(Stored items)
────────────────────
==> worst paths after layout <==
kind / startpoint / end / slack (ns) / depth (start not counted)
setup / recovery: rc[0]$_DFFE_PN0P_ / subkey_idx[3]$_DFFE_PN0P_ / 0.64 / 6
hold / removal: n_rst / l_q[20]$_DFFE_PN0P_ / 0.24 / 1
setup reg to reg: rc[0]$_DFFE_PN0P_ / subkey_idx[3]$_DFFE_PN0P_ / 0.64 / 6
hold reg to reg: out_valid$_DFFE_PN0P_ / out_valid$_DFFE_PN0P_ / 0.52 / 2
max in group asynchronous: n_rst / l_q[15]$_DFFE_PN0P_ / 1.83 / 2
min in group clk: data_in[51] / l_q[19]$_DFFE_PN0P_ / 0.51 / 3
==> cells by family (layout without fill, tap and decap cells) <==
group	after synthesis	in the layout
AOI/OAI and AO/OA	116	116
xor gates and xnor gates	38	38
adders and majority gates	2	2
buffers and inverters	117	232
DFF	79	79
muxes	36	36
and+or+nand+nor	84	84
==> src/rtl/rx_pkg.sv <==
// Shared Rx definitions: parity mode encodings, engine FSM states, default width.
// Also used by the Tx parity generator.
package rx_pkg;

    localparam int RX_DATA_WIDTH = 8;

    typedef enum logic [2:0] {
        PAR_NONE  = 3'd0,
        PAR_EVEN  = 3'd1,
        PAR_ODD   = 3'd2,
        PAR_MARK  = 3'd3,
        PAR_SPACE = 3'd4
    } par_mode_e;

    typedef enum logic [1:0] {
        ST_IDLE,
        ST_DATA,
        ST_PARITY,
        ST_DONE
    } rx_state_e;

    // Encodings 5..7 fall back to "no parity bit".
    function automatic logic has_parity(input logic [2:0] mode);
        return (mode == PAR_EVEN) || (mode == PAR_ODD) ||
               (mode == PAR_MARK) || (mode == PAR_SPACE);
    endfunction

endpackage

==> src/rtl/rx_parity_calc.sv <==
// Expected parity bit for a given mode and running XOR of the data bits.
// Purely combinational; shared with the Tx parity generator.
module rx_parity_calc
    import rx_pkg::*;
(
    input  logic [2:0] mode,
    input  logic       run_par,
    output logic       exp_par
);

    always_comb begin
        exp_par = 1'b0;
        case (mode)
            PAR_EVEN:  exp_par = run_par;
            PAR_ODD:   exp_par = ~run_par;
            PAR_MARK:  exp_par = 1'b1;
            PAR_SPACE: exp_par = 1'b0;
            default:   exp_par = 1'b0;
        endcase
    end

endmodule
────────────────────
### Work request
Lines containing the word "layout" are to be pulled from the records and copied.

### Task output
==> worst paths after layout <==
==> cells by family (layout without fill, tap and decap cells) <==
group	after synthesis	in the layout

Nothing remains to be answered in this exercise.